The language reflects what the American diplomat Chris Painter has dubbed “cyber-rattling.” There are countless references to projecting cyber “power” through “force.” It is this tone that makes the plainly ludicrous narrative about nukes in response to hacks seem plausible. And, by contrast, there is very little if anything in the document that recognises the harm ordinary citizens face from malevolent online activity on a daily basis.
So when the new “whole of cyber” strategy emerges, it should be judged against one question: is the UK committed to a safer internet, or does it prioritise taking advantage of internet insecurity in order to project British power?
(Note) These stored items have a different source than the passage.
<file path="config.mk">
export PLATFORM = sky130hd
export DESIGN_NAME = ssk_div
export DESIGN_NICKNAME = d
export VERILOG_FILES = /design/src/hdl/ssk_pkg.sv /design/src/hdl/ssk_div.sv
export SDC_FILE = /design/constraint.sdc
export NUM_CORES = 1
export LEC_CHECK = 0
export ABC_AREA = 1
export CAP_MARGIN = 5
export CORE_ASPECT_RATIO = 1.2
export CORE_MARGIN = 2
export CORE_UTILIZATION = 50
export DETAILED_ROUTE_END_ITERATION = 8
export DONT_BUFFER_PORTS = 1
export GPL_TIMING_DRIVEN = 1
export PLACE_DENSITY_LB_ADDON = 0.2
export SYNTH_ARGS = -nofsm -noshare
export SYNTH_HDL_FRONTEND = slang
export SYNTH_SLANG_ARGS = --single-unit
</file>
<file path="constraint.sdc">
create_clock -name clk_i -period 7 [get_ports clk_i]
set_input_delay 0.35 -clock clk_i [delete_from_list [all_inputs] [get_ports clk_i]]
set_output_delay 0.35 -clock clk_i [all_outputs]
set_load 0.01 [all_outputs]
</file>
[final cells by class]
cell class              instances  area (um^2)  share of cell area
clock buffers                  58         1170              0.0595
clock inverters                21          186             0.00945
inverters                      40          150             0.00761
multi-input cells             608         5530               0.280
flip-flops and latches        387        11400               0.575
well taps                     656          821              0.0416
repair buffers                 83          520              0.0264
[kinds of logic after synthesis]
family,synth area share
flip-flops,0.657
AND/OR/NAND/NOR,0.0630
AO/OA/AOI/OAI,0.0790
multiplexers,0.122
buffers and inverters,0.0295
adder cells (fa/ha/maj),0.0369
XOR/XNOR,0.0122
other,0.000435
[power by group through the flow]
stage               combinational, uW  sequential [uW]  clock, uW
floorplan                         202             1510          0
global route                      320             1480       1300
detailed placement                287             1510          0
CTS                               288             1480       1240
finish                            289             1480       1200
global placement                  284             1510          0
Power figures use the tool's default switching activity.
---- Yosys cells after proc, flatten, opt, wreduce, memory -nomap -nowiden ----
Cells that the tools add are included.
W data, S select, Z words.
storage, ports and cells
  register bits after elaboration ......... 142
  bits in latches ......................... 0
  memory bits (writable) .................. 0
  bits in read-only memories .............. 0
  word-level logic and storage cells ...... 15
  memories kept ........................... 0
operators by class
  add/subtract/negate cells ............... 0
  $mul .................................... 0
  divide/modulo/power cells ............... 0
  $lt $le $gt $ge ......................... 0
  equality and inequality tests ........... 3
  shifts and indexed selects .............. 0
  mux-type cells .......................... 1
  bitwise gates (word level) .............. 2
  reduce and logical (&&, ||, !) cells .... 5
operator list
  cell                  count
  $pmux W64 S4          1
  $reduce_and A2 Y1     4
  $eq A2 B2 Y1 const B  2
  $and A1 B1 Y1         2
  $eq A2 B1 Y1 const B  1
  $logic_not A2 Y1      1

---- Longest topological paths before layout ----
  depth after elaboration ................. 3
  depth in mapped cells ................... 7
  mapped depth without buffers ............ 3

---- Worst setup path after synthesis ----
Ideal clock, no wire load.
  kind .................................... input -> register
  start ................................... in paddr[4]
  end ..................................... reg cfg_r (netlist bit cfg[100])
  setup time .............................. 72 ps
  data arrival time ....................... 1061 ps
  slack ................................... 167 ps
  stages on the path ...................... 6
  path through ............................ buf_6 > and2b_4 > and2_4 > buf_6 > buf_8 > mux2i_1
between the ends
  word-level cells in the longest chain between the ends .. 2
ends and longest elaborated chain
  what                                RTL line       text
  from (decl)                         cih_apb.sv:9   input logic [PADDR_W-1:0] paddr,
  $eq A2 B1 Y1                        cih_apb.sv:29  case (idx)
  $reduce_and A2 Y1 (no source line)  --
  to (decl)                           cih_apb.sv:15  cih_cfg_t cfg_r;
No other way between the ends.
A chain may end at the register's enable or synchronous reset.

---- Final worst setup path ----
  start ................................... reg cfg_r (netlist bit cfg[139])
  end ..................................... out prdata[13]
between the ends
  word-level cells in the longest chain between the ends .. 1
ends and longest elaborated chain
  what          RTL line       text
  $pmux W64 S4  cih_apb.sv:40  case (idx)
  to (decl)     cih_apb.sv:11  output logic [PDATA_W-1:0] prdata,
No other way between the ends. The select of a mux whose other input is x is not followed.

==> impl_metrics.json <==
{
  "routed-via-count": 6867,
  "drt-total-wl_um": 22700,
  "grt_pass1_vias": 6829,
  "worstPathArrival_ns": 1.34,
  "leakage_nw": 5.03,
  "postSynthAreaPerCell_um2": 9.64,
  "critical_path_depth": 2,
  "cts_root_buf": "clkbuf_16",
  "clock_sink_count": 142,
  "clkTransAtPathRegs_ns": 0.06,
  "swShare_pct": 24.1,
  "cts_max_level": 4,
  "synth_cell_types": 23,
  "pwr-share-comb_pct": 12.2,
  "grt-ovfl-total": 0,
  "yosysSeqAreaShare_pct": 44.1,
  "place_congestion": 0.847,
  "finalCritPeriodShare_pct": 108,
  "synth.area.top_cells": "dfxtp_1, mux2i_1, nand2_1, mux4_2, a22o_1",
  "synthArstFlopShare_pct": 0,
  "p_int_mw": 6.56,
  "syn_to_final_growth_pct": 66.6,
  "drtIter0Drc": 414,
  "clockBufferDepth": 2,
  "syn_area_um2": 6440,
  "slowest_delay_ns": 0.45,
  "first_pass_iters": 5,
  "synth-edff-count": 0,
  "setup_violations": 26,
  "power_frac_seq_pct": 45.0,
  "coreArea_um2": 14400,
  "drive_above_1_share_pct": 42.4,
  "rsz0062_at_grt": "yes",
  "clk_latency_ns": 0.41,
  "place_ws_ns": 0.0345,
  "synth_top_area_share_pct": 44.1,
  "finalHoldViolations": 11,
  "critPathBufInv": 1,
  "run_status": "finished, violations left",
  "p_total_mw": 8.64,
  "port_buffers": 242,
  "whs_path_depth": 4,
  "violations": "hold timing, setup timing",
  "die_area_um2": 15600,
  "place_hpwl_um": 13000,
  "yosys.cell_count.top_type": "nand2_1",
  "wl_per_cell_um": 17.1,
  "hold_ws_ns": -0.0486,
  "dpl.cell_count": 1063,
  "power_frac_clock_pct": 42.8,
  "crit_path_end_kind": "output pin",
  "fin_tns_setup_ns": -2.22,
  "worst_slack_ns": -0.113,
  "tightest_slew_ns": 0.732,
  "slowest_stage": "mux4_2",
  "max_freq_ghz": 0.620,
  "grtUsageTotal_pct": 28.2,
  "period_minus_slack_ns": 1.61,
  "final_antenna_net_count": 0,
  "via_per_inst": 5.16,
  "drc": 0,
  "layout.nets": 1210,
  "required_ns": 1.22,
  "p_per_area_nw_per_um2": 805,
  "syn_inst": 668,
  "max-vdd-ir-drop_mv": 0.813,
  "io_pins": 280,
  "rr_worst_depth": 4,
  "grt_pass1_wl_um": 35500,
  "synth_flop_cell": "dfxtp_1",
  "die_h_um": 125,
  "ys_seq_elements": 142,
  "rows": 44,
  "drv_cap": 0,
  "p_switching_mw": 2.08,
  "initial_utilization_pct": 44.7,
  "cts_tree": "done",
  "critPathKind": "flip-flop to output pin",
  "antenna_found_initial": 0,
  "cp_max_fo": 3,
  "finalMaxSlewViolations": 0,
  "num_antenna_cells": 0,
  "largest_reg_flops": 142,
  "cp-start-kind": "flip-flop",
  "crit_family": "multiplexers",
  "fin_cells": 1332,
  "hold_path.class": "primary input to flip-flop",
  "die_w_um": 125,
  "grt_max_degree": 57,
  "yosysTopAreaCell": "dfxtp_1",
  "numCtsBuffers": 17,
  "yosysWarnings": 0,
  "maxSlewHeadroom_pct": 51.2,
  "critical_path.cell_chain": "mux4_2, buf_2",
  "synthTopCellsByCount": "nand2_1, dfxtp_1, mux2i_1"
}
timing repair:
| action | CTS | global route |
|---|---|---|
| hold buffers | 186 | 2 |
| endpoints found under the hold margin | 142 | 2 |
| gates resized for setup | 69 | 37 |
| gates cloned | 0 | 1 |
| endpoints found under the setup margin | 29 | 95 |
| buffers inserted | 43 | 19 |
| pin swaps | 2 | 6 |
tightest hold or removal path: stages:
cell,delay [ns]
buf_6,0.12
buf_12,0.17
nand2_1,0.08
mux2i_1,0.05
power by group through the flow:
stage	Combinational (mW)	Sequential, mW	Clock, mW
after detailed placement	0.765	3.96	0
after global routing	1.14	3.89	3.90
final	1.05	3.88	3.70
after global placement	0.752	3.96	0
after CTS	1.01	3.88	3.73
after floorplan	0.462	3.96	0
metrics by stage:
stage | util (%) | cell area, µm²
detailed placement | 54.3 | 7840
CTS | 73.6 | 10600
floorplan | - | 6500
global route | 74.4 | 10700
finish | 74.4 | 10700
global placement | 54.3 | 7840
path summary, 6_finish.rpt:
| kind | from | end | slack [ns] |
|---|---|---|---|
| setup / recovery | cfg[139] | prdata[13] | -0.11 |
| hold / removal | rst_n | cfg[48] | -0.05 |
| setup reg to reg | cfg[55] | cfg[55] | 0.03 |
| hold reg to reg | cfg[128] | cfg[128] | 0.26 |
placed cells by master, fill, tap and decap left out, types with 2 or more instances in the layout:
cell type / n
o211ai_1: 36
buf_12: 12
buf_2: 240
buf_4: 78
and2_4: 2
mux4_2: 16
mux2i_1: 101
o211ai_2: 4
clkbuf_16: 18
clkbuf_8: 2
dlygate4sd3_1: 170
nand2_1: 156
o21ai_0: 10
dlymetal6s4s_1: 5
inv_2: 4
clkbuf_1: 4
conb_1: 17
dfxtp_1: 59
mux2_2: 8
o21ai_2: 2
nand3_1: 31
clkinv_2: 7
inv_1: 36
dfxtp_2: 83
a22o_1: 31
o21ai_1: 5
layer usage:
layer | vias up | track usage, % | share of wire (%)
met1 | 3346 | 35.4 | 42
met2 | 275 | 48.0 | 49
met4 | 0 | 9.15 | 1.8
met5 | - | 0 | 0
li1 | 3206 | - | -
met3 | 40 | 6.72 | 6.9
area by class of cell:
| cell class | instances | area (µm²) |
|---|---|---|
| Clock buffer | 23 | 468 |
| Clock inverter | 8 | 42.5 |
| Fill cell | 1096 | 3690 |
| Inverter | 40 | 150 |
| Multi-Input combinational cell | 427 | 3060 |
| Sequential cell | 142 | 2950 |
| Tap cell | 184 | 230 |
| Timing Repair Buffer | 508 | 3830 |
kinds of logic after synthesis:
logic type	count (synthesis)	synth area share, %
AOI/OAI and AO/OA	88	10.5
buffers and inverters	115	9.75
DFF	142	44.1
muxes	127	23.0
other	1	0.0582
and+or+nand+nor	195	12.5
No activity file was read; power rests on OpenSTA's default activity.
--- config.mk ---
export PLATFORM = sky130hd
export DESIGN_NAME = cih_div
export DESIGN_NICKNAME = d
export VERILOG_FILES = /design/src/sv/cih_pkg.sv /design/src/sv/cih_div.sv
export SDC_FILE = /design/constraint.sdc
export NUM_CORES = 1
export LEC_CHECK = 0
export BUFFER_PORTS_ARGS = -buffer_cell sky130_fd_sc_hd__buf_2
export CORE_UTILIZATION = 56
export CTS_CLUSTER_SIZE = 30
export DETAILED_ROUTE_END_ITERATION = 16
export PLACE_DENSITY = 0.82
export SYNTH_ARGS = -nofsm -noshare
export SYNTH_HDL_FRONTEND = slang
export SYNTH_SLANG_ARGS = --single-unit
--- constraint.sdc ---
create_clock -name clk -period 4.1 [get_ports clk]
set_clock_uncertainty 0.2 [all_clocks]
set_input_delay 0.41 -clock clk [delete_from_list [all_inputs] [get_ports clk]]
set_output_delay 0.41 -clock clk [all_outputs]
set_load 0.03 [all_outputs]
--- src/sv/cih_pkg.sv ---
// Shared types, constants and helpers for the channel interval histogrammer.
// No dependencies.
package cih_pkg;

  localparam int TS_W     = 47;
  localparam int IV_W     = 48;
  localparam int CNT_W    = 32;
  localparam int CUT_W    = 16;
  localparam int BINW_W   = 32;
  localparam int PADDR_W  = 5;
  localparam int PDATA_W  = 64;

  localparam logic [1:0] REG_WIDTH_CUT    = 2'd0;
  localparam logic [1:0] REG_WINDOW_START = 2'd1;
  localparam logic [1:0] REG_WINDOW_END   = 2'd2;
  localparam logic [1:0] REG_BIN_WIDTH    = 2'd3;

  localparam logic [CUT_W-1:0]  RST_WIDTH_CUT    = 16'd0;
  localparam logic [TS_W-1:0]   RST_WINDOW_START = 47'd0;
  localparam logic [TS_W-1:0]   RST_WINDOW_END   = 47'd86399999999999;
  localparam logic [BINW_W-1:0] RST_BIN_WIDTH    = 32'd60000000;

  localparam logic [CNT_W-1:0]  CNT_MAX = {CNT_W{1'b1}};

  typedef struct packed {
    logic [CUT_W-1:0]  width_cut;
    logic [TS_W-1:0]   window_start;
    logic [TS_W-1:0]   window_end;
    logic [BINW_W-1:0] bin_width;
  } cih_cfg_t;

  function automatic logic [CNT_W-1:0] sat_inc(input logic [CNT_W-1:0] v);
    sat_inc = (v == CNT_MAX) ? v : v + CNT_W'(1);
  endfunction

endpackage

--- src/sv/cih_div.sv ---
// Bit-serial restoring divider: one quotient bit per cycle.
// Depends on cih_pkg.
module cih_div import cih_pkg::*; #(
  parameter int DW = 47
) (
  input  logic              clk,
  input  logic              rst_n,
  input  logic              start,
  input  logic [DW-1:0]     dividend,
  input  logic [BINW_W-1:0] divisor,
  output logic              done,
  output logic [DW-1:0]     quotient
);

  localparam int CW = $clog2(DW + 1);

  logic [DW-1:0]     dq_r;
  logic [BINW_W-1:0] rem_r;
  logic [BINW_W-1:0] dvs_r;
  logic [CW-1:0]     cnt_r;
  logic              run_r;
  logic              done_r;

  logic [BINW_W:0]   shifted;
  logic [BINW_W+1:0] trial;
  logic              qbit;

  assign shifted = {rem_r, dq_r[DW-1]};
  assign trial   = {1'b0, shifted} - {2'b00, dvs_r};
  assign qbit    = ~trial[BINW_W+1];

  always_ff @(posedge clk) begin
    if (!rst_n) begin
      run_r  <= 1'b0;
      done_r <= 1'b0;
      cnt_r  <= '0;
    end else begin
      done_r <= 1'b0;
      if (start) begin
        run_r <= 1'b1;
        cnt_r <= CW'(DW);
      end else if (run_r) begin
        cnt_r <= cnt_r - CW'(1);
        if (cnt_r == CW'(1)) begin
          run_r  <= 1'b0;
          done_r <= 1'b1;
        end
      end
    end
  end

  always_ff @(posedge clk) begin
    if (start) begin
      dq_r  <= dividend;
      rem_r <= '0;
      dvs_r <= divisor;
    end else if (run_r) begin
      dq_r  <= {dq_r[DW-2:0], qbit};
      rem_r <= qbit ? trial[BINW_W-1:0] : shifted[BINW_W-1:0];
    end
  end

  assign done     = done_r;
  assign quotient = dq_r;

endmodule

After elaboration in Yosys (flattened, before gate mapping) --
Cells that the tools add are included.
Word-level totals: logic and storage cells 25, input port bits 82, output and inout bits 48, register bits after elaboration 119
Operators by class: bitwise logic cells 3, add/subtract/negate cells 2, equality and inequality tests 1, reduce and logical (&&, ||, !) cells 3, muxes and demuxes 9
Operators with widths (count):
- 47-bit 2-to-1 mux | 2
- 33-bit by 32-bit subtractor with 34-bit output | 1
- 32-bit 2-to-1 mux | 1
- 6-bit 2-to-1 mux | 2
- 6-bit by 1-bit == test with 1-bit output, second input constant | 1
- 6-bit by 1-bit subtractor with 6-bit output, second input constant | 1
- 1-bit 2-to-1 mux | 4
- 1-bit NOT | 3
- 3-bit OR reduction | 1
- 2-bit nonzero test | 1
- 2-bit OR reduction | 1

Logic depth before layout (Yosys ltp) --
word-level depth 4, gate-level depth with buffers 13, gate-level depth less buffers 12

Worst setup path before layout --
OpenSTA, ideal clock, no wires.
path type register to register, start point register dq_r[46] (netlist: quotient[46]), end point register rem_r[26], cell stages (with the launch flop) 13, library setup time 0.088 ns, path buffers 0, slack 0.996 ns, data arrival time 2.816 ns, clock period less this slack 3.104 ns, required time 3.812 ns, cell sequence edfxtp_1 -> inv_1 -> ha_1 -> inv_1 -> fa_1 -> a211oi_1 -> o21ai_0 -> o211ai_1 -> a31oi_1 -> o2111a_1 -> o21a_1 -> a211o_1 -> a311oi_2
On the way: longest elaborated chain between the ends 2
RTL lines:
- start: declaration | RTL line cih_div.sv:17 | logic [DW-1:0] dq_r;
- start signal: assignment | RTL line cih_div.sv:54 | dq_r <= dividend;
- start signal: assignment | RTL line cih_div.sv:58 | dq_r <= {dq_r[DW-2:0], qbit};
- 33-bit by 32-bit subtractor with 34-bit output | RTL line cih_div.sv:29 | assign trial = {1'b0, shifted} - {2'b00, dvs_r};
- 32-bit 2-to-1 mux | RTL line cih_div.sv:59 | rem_r <= qbit ? trial[BINW_W-1:0] : shifted[BINW_W-1:0];
- end signal: assignment | RTL line cih_div.sv:59
- end: declaration | RTL line cih_div.sv:18 | logic [BINW_W-1:0] rem_r;
No other way between the ends. A chain may end at the register's enable or synchronous reset.

Worst setup path after layout --
Same ends and word-level chain as after synthesis.

==> reports/metrics.cfg <==
[status]
status = finished with violations
violations = DRC

[clock_network]
clkLatencyLatePin_ps = 420
root_buffer = clkbuf_16
clock_tree.buffer_depth = 2
path_clk_slew_ps = 60
postCtsSetupBuffers = 0
cts-htree-levels = 4
hold_buffers = 32
cts_resized = 0
cts_tree = yes
clock_sinks = 119
cts_made_buffers = 17

[yosys]
synth_nets = 759
yosys-top-cells-area = edfxtp_1 (35%), dfxtp_1 (12%), mux2_2 (7.9%)
netlist_instances = 642
async_flop_share = 0
synth-edff-count = 79
synth.top_cell.area_share = 0.3537
ys_warn_count = 0
synth_top_flop_cell = edfxtp_1
syn_area_um2 = 6708
ys_seq_area_frac = 0.4730
syn_area_per_cell_um2 = 10.45
ys_ff_latch = 119
yosys.cell_types.count = 65
yosys.area.top_type = edfxtp_1

[floorplanning]
ioPinCount = 130
core_area_um2 = 11560
dieWidth_um = 111.4
initial_core_util = 0.5800
rows = 39
die_area_um2 = 12420
die_h_um = 111.4

[timing]
slew_headroom = 0.2298
fmax_ghz = 0.3037
layout_min_cycle_time_ps = 3292
period_share = 0.8030
rsz0062_at_grt = no
setup_viol = 0
hold_viol = 0
worstMarginPinSlew_ps = 1148
report.final.slew_viol_count = 0
timing.setup.tns_ps = 0

[global_route]
antenna_found_initial = 1
grt_pass1_vias = 5570
grtUsageMet1 = 0.3042
grt_use_total = 0.2674
use_met3 = 0.09418
overflow = 0
grt_pass1_wl_mm = 26.31
met2_usage = 0.4650
grt_max_degree = 85
grt.busiest_layer = met2

[placed_design]
place_area_um2 = 7440
io_buffers = 129
dp_hpwl_mm = 10.64
place_congestion = 0.9133
place_inst = 887

[setup_path]
worstPathRequired_ps = 4230
crit_type = reg -> reg
critPathMaxFanout = 4
arrival_ps = 3420
cp-end-kind = flop
cp-start-kind = flop

[detailed_routing]
viasPerCell = 5.905
drtIter0Drc = 378
first_pass_iters = 11
vias = 5616
drc = 2
routedWlPerCell_um = 17.12
wl_mm = 16.28
ant_nets = 0

[layout]
area_growth_pct = 24.31
regArea_um2 = 3174
drive_above_1_share = 0.2859
fillers = 802
layout_commonest_cell = buf_2
finalNetCount = 912
final_cell_area_um2 = 8338
layout_common_cells = buf_2 (128), edfxtp_1 (79), mux2_2 (47)
multi_input_area_um2 = 3206
insertedDiodeCount = 0
finalNonFillerCells = 951

[pwr]
power.leakage_nw = 3.524
ir_drop_uv = 399.2
p_clk_frac = 0.388
p_comb_frac = 0.218
intPower_mw = 2.630
p_per_area_nw_per_um2 = 448.8
sequentialPowerShare = 0.395
p_sw_mw = 1.113
switching_share = 0.2973
total_power_mw = 3.742

[hold_path]
hold_path_class = in -> reg

[flow_run]
cap_violations = 0

-- critical path, cell delays in order (launching register included) --
cell and delay [ps]:
edfxtp_1 370, inv_1 80, ha_1 170, inv_1 60
fa_1 420, a211oi_1 300, o21ai_0 180, o211ai_1 270
a31oi_1 200, o2111a_1 290, o21a_1 170, a211o_1 260
a311oi_2 230
-- logic make-up after synthesis --
group                      after synthesis  share of synthesized area
AOI/OAI and AO/OA                      177                     0.1821
and+or+nand+nor                        157                     0.1153
DFF                                    119                     0.4730
buffers and inverters                   80                    0.04906
muxes                                   47                    0.07890
adders and majority gates               35                    0.06641
xor gates and xnor gates                27                    0.03526
-- power by group through the flow --
stage | clock, mW | combinational (mW) | sequential [mW]
final | 1.45 | 0.814 | 1.48
after floorplan | 0 | 0.483 | 1.58
after detailed placement | 0 | 0.776 | 1.49
after global routing | 1.52 | 0.886 | 1.49
after CTS | 1.47 | 0.807 | 1.47
after global placement | 0 | 0.757 | 1.49
-- sequential cells by signal, summed over array words and instances (netlist names) --
name and flops:
quotient 47, dvs_r 32, rem_r 32, cnt_r 6, done 1, run_r 1
-- layout make-up --
| type | count | area share |
|---|---|---|
| clock buffers | 18 | 0.05147 |
| clock inverters | 14 | 0.01786 |
| inverters | 44 | 0.01981 |
| multi-input cells | 443 | 0.3845 |
| flip-flops and latches | 119 | 0.3807 |
| well taps | 143 | 0.02146 |
| repair buffers | 170 | 0.1242 |
-- routing by layer --
metal  vias to the layer above  share of wire
met4                         2          0.017
met1                      2654           0.41
li1                       2695              -
met5                         -        0.00080
met2                       242           0.50
met3                        23          0.074
-- cell usage after synthesis, types with 3 or more instances --
| library cell | number |
|---|---|
| a211oi_1 | 3 |
| a21o_1 | 13 |
| a21oi_1 | 45 |
| a311oi_1 | 20 |
| a31oi_1 | 7 |
| and2_1 | 3 |
| and3_1 | 3 |
| buf_1 | 6 |
| buf_2 | 5 |
| clkbuf_1 | 21 |
| dfxtp_1 | 40 |
| edfxtp_1 | 79 |
| ha_1 | 34 |
| inv_1 | 44 |
| mux2_2 | 47 |
| nand2_1 | 38 |
| nand2b_1 | 6 |
| nand3_1 | 28 |
| nand4_1 | 4 |
| nor2_1 | 41 |
| nor2b_1 | 3 |
| nor3_1 | 7 |
| nor3b_1 | 8 |
| nor4_1 | 4 |
| nor4b_1 | 4 |
| o211ai_1 | 7 |
| o21a_1 | 10 |
| o21ai_0 | 28 |
| o21ai_1 | 10 |
| o21bai_1 | 7 |
| xnor2_1 | 14 |
| xor2_1 | 13 |
-- stage by stage --
step           utilization  setup slack [ps]  hold slack (ps)
3_5_place_dp        0.6433             854.9            296.2
3_3_place_gp        0.6433             871.5            289.6
4_1_cts             0.7210             819.3            67.77
2_1_floorplan            -             995.7            267.5
6_report            0.7210             807.6            81.94
5_1_grt             0.7210             600.2            69.95
-- worst paths after layout --
kind         slack (ps)  cells after the start                      to                   start
max                 810                     12  rem_r[26]$_SDFFE_PP0P_  quotient[46]$_DFFE_PP_
min                  80                      3         done$_SDFF_PP0_                   rst_n
max reg2reg         810                     12  rem_r[26]$_SDFFE_PP0P_  quotient[46]$_DFFE_PP_
min reg2reg         310                      2  rem_r[14]$_SDFFE_PP0P_  rem_r[14]$_SDFFE_PP0P_
No activity file was read; power rests on OpenSTA's default activity.
### config.mk
export PLATFORM = sky130hd
export DESIGN_NAME = iterative_dfs_traversal
export DESIGN_NICKNAME = d
export VERILOG_FILES = /design/src/design/dfs_pkg.sv /design/src/design/dfs_ram.sv /design/src/design/dfs_seq.sv /design/src/design/iterative_dfs_traversal.sv
export VERILOG_INCLUDE_DIRS = /design/src /design/src/design
export SDC_FILE = /design/constraint.sdc
export NUM_CORES = 2
export LEC_CHECK = 0
export BUFFER_PORTS_ARGS = -buffer_cell sky130_fd_sc_hd__buf_4
export CAP_MARGIN = 25
export CORE_MARGIN = 2
export CORE_UTILIZATION = 60
export DETAILED_ROUTE_END_ITERATION = 10
export PLACE_DENSITY = 0.82
export SKIP_LAST_GASP = 1
export SYNTH_ARGS = -nofsm -noshare
export SYNTH_HDL_FRONTEND = slang
export SYNTH_SLANG_ARGS = --single-unit
### constraint.sdc
create_clock -name clk -period 6.6 [get_ports clk]
set_input_delay 1.32 -clock clk [delete_from_list [all_inputs] [get_ports clk]]
set_output_delay 1.32 -clock clk [all_outputs]
set_load 0.02 [all_outputs]
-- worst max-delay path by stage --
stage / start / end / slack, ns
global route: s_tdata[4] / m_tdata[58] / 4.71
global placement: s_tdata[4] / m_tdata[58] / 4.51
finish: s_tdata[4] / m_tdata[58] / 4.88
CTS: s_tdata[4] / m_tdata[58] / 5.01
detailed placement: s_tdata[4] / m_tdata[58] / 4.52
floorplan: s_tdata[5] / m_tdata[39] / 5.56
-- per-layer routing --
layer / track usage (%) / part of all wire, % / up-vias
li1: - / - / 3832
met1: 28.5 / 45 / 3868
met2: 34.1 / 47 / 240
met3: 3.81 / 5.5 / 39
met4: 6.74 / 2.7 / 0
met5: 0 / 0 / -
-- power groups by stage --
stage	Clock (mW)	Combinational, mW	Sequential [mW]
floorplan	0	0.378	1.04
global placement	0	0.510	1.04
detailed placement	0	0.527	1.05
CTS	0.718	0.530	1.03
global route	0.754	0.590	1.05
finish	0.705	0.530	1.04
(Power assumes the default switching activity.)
`config.mk`:
```
export PLATFORM = sky130hd
export DESIGN_NAME = masked_dest_rule_classifier_core
export DESIGN_NICKNAME = d
export VERILOG_FILES = /design/src/rtl/mdrc_pkg.sv /design/src/rtl/mdrc_ram.sv /design/src/rtl/mdrc_datapath.sv /design/src/rtl/mdrc_ctrl.sv /design/src/rtl/masked_dest_rule_classifier_core.sv
export SDC_FILE = /design/constraint.sdc
export NUM_CORES = 2
export LEC_CHECK = 0
export CORE_MARGIN = 1
export CORE_UTILIZATION = 45
export DETAILED_ROUTE_END_ITERATION = 16
export DONT_BUFFER_PORTS = 1
export PLACE_DENSITY = 0.62
export SKIP_CTS_REPAIR_TIMING = 1
export SLEW_MARGIN = 10
export SYNTH_ARGS = -nofsm -noshare
export SYNTH_HDL_FRONTEND = slang
export SYNTH_HIERARCHICAL = 1
export SYNTH_SLANG_ARGS = --single-unit
```
`constraint.sdc`:
```
create_clock -name clk -period 16.95 [get_ports clk]
set_clock_uncertainty 0.15 [all_clocks]
set_input_delay 1.695 -clock clk [delete_from_list [all_inputs] [get_ports clk]]
set_output_delay 1.695 -clock clk [all_outputs]
set_load 0.02 [all_outputs]
```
Tilting towards “militarising” the internet would be a tragic strategic error. It would damage our hard power because open, free, democratic, rule-of-law societies like ours have more to lose from our own cyber insecurities than we have to gain by exploiting those weaknesses in others. It would damage our soft power because it would send a message to the very international partners the Review seeks to embrace that the UK is not interested in helping the world find ways of reaching a peaceful equilibrium in cyberspace.
Bland references in the Review to working with partners towards this sensible outcome will be drowned out abroad by the aggressive briefing and reporting of our enthusiasm to develop, store and use offensive capabilities to project cyber power. That every mention of cyber power is presaged by the word “responsible” doesn’t change that uncomfortable fact; other countries get to decide for themselves whether they see us as “responsible” or not.
The China problem
And this in turn could undermine the crowning achievement elsewhere in the Review: a clear, coherent and courageous strategic policy for British technology to play a leading role in helping the western model prosper in the face of the serious challenge from China. This is much needed. When I was grappling with the contentious issue of Huawei’s involvement in Britain’s 5G networks, I asked a senior adviser in Theresa May’s administration to what extent the government’s strategy had changed from David Cameron’s “Golden Era.” “We still have the same China policy,” came the reply. “We just don’t like it anymore.”
To its enormous credit, the government has filled this policy vacuum. It has grasped that the Chinese objective is not to subjugate the west through exports, but to attain global pre-eminence by being technologically stronger. The key, therefore, is to out-compete and out-innovate Chinese tech. That involves investing in our own research, and protecting it against technology transfer. The Review contains sufficient funding, policies and legal changes to achieve this. It is excellent public policy.
There are reasons to be sceptical that the government will be able to follow through with its policy on this front. If it does, it will be the ideal issue on which to find partners for Global Britain on a planet worried about China’s ambitions for tech dominance. But presenting ourselves as, in the words of Harvard professor Jack Goldsmith, the west’s archetypal “fearsome global cyber bully” is unlikely to help in that regard. Countering that impression—and re-affirming ourselves as the good guys of internet security—is the most important thing a new “cyber strategy” can now achieve.